Um ... from the paper ... "6.1 Limitations of Salsify No audio. Salsify does not...

keithwinstein · on May 1, 2018

Co-author here. Totally reasonable reaction, and we've heard this when the paper was posted elsewhere (e.g. on Reddit), but have not heard it from specialists, and honestly we suspect it's probably a red herring. Salsify's gains on the "delay" metric are mostly coming from two things: (1) the way that it restrains its compressed video to avoid building up in-network queues (which audio must also transit) and provoking packet loss, and (2) the way that it recovers more quickly from network glitches (check out the video).

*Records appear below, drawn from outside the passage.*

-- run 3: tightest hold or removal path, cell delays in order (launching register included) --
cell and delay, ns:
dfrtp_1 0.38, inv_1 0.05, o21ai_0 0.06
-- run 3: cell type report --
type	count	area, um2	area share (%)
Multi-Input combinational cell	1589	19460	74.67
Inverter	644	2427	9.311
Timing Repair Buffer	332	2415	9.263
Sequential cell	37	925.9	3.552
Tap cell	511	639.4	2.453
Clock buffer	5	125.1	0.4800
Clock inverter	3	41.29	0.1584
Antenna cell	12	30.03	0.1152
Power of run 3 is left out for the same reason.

If you wanted to add audio to Salsify, you would want to control a receiver-side video and audio buffer to reduce audio gaps and keep a/v in sync during periods of happy network, but this is unlikely to affect the system's ability to recover more quickly from glitches or to avoid building up in-network queues that delay audio and video alike. If you watch the video (or see Figure 6(f), Figure 7, and Figure 8), I don't think there's much reason to think audio can justify what the Chrome/webrtc.org codebase is doing -- WebRTC's frame delays are distributed over a broad range (so it's not like they're synchronized to some fixed timebase either) and are very high, especially in the seconds after a network glitch.

More to the point for our academic work, it would have been trivial to add shitty audio that made no difference to the metrics. The hard-but-necessary part is in designing an evaluation metric to assess (1) the qualify of the reconstructed audio (including how many gaps/rebuffering delays were there when the de-jitter buffer went dry), (2) the delay of the reconstructed audio, keeping in mind this is not constant over time, (3) the quality of the audio/video synchronization, which also will not be constant over time. Then measuring that in a fair way across Skype/Facetime/Hangouts/WebRTC/Salsify, and then trying to decide which compromise on those three axes is desirable. Somebody should do all that work at some point, but it's a major piece of work to bite off and pretty far from anything we've done so far.

tatersolid · on May 2, 2018

Opus, with its low delay and solid rate controls would seem to be the natural pair here. But I agree audio is likely not the real problem in this space.

Any reason you didn’t choose to start from VP9? Is the encoder still too slow overall?